What lines in the data below mention the string "assign"? Copy them out.
[Records provided — start]
## src/rtl/uart_rx_unit.sv

```systemverilog
`default_nettype none
// ============================================================================
//  Module   : uart_rx_unit
//  Purpose  : Oversampling UART receiver (8N1) with a first-word fall-through
//             receive FIFO. Define UART_RX_PARITY_EN for 8E1 framing.
//  Revision : 1.0  initial release
// ============================================================================
module uart_rx_unit #(
   parameter int FIFO_AW = 2,
   parameter int OVS     = 16
) (
   input  logic       clk,
   input  logic       Reset,
   input  logic [9:0] divsr,
   input  logic       rx,
   input  logic       rd_uart,
   output logic [7:0] r_data,
   output logic       rx_empty,
   output logic       frame_err,
   output logic       overrun
);

   localparam int         c_DEPTH = 1 << FIFO_AW;
   localparam logic [3:0] c_S_MID = 4'(OVS / 2 - 1);
   localparam logic [3:0] c_S_END = 4'(OVS - 1);

`ifdef UART_RX_PARITY_EN
   typedef enum logic [2:0] {
      ST_IDLE   = 3'd0,
      ST_START  = 3'd1,
      ST_DATA   = 3'd2,
      ST_PARITY = 3'd3,
      ST_STOP   = 3'd4
   } state_t;
`else
   typedef enum logic [2:0] {
      ST_IDLE   = 3'd0,
      ST_START  = 3'd1,
      ST_DATA   = 3'd2,
      ST_STOP   = 3'd4
   } state_t;
`endif

   // ---------------------------------------------------------------- baud tick
   logic [9:0] r_tick_cnt;
   logic       w_tick;

   assign w_tick = (r_tick_cnt == divsr);

   // ">=" lets a shrinking divisor wrap the counter immediately
   always_ff @(posedge clk) begin
      if (Reset)
         r_tick_cnt <= '0;
      else if (r_tick_cnt >= divsr)
         r_tick_cnt <= '0;
      else
         r_tick_cnt <= r_tick_cnt + 10'd1;
   end

   // ------------------------------------------------------------ synchronizer
   logic r_rx_meta;
   logic r_rx_s;

   always_ff @(posedge clk) begin
      if (Reset) begin
         r_rx_meta <= 1'b1;
         r_rx_s    <= 1'b1;
      end else begin
         r_rx_meta <= rx;
         r_rx_s    <= r_rx_meta;
      end
   end

   // ----------------------------------------------------------- frame decoder
   state_t     r_state, w_state_nxt;
   logic [3:0] r_s, w_s_nxt;
   logic [2:0] r_n, w_n_nxt;
   logic [7:0] r_b, w_b_nxt;
   logic       w_par_ok;
   logic       w_accept;
   logic       w_reject;

`ifdef UART_RX_PARITY_EN
   logic r_par, w_par_nxt;
   assign w_par_ok = (r_par == (^r_b));
`else
   assign w_par_ok = 1'b1;
`endif

   always_ff @(posedge clk) begin
      if (Reset) begin
         r_state <= ST_IDLE;
         r_s     <= '0;
         r_n     <= '0;
         r_b     <= '0;
`ifdef UART_RX_PARITY_EN
         r_par   <= 1'b0;
`endif
      end else begin
         r_state <= w_state_nxt;
         r_s     <= w_s_nxt;
         r_n     <= w_n_nxt;
         r_b     <= w_b_nxt;
`ifdef UART_RX_PARITY_EN
         r_par   <= w_par_nxt;
`endif
      end
   end

   always_comb begin
      w_state_nxt = r_state;
      w_s_nxt     = r_s;
      w_n_nxt     = r_n;
      w_b_nxt     = r_b;
      w_accept    = 1'b0;
      w_reject    = 1'b0;
`ifdef UART_RX_PARITY_EN
      w_par_nxt   = r_par;
`endif
      case (r_state)
         ST_IDLE: begin
            if (!r_rx_s) begin
               w_state_nxt = ST_START;
               w_s_nxt     = '0;
            end
         end
         ST_START: begin
            if (w_tick) begin
               if (r_s == c_S_MID) begin
                  // line back high at mid start bit: treat as a glitch
                  if (!r_rx_s) begin
                     w_state_nxt = ST_DATA;
                     w_s_nxt     = '0;
                     w_n_nxt     = '0;
                  end else begin
                     w_state_nxt = ST_IDLE;
                  end
               end else begin
                  w_s_nxt = r_s + 4'd1;
               end
            end
         end
         ST_DATA: begin
            if (w_tick) begin
               if (r_s == c_S_END) begin
                  w_b_nxt = {r_rx_s, r_b[7:1]};
                  w_s_nxt = '0;
                  if (r_n == 3'd7) begin
`ifdef UART_RX_PARITY_EN
                     w_state_nxt = ST_PARITY;
`else
                     w_state_nxt = ST_STOP;
`endif
                  end else begin
                     w_n_nxt = r_n + 3'd1;
                  end
               end else begin
                  w_s_nxt = r_s + 4'd1;
               end
            end
         end
`ifdef UART_RX_PARITY_EN
         ST_PARITY: begin
            if (w_tick) begin
               if (r_s == c_S_END) begin
                  w_par_nxt   = r_rx_s;
                  w_s_nxt     = '0;
                  w_state_nxt = ST_STOP;
               end else begin
                  w_s_nxt = r_s + 4'd1;
               end
            end
         end
`endif
         ST_STOP: begin
            if (w_tick) begin
               if (r_s == c_S_END) begin
                  if (r_rx_s && w_par_ok)
                     w_accept = 1'b1;
                  else
                     w_reject = 1'b1;
                  w_s_nxt     = '0;
                  w_state_nxt = ST_IDLE;
               end else begin
                  w_s_nxt = r_s + 4'd1;
               end
            end
         end
         default: begin
            w_state_nxt = ST_IDLE;
            w_s_nxt     = '0;
            w_n_nxt     = '0;
         end
      endcase
   end

   // Accepted byte is staged one cycle before it reaches the FIFO
   logic       r_push;
   logic [7:0] r_push_data;
   logic       r_frame_err;

   always_ff @(posedge clk) begin
      if (Reset) begin
         r_push      <= 1'b0;
         r_push_data <= '0;
         r_frame_err <= 1'b0;
      end else begin
         r_push      <= w_accept;
         r_push_data <= r_b;
         r_frame_err <= w_reject;
      end
   end

   // ------------------------------------------------------------ receive FIFO
   logic [7:0]         r_mem [c_DEPTH];
   logic [FIFO_AW-1:0] r_wptr;
   logic [FIFO_AW-1:0] r_rptr;
   logic [FIFO_AW:0]   r_count;
   logic [7:0]         r_hold;
   logic               r_overrun;
   logic               w_full;
   logic               w_empty;
   logic               w_wr;
   logic               w_rd;

   assign w_full  = (r_count == (FIFO_AW + 1)'(c_DEPTH));
   assign w_empty = (r_count == '0);
   assign w_wr    = r_push && (!w_full || rd_uart);
   assign w_rd    = rd_uart && !w_empty;

   always_ff @(posedge clk) begin
      if (w_wr)
         r_mem[r_wptr] <= r_push_data;
   end

   always_ff @(posedge clk) begin
      if (Reset) begin
         r_wptr    <= '0;
         r_rptr    <= '0;
         r_count   <= '0;
         r_hold    <= '0;
         r_overrun <= 1'b0;
      end else begin
         r_overrun <= r_push && w_full && !rd_uart;
         if (w_wr)
            r_wptr <= r_wptr + 1'b1;
         if (w_rd) begin
            r_rptr <= r_rptr + 1'b1;
            r_hold <= r_mem[r_rptr];
         end
         case ({w_wr, w_rd})
            2'b10:   r_count <= r_count + 1'b1;
            2'b01:   r_count <= r_count - 1'b1;
            default: r_count <= r_count;
         endcase
      end
   end

   // While empty, show the last byte handed out so the output never wanders
   assign r_data    = w_empty ? r_hold : r_mem[r_rptr];
   assign rx_empty  = w_empty;
   assign frame_err = r_frame_err;
   assign overrun   = r_overrun;

endmodule
`default_nettype wire

```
[Records provided — finish]
→ **Final answer**:
   assign w_tick = (r_tick_cnt == divsr);
   assign w_par_ok = (r_par == (^r_b));
   assign w_par_ok = 1'b1;
   assign w_full  = (r_count == (FIFO_AW + 1)'(c_DEPTH));
   assign w_empty = (r_count == '0);
   assign w_wr    = r_push && (!w_full || rd_uart);
   assign w_rd    = rd_uart && !w_empty;
   assign r_data    = w_empty ? r_hold : r_mem[r_rptr];
   assign rx_empty  = w_empty;
   assign frame_err = r_frame_err;
   assign overrun   = r_overrun;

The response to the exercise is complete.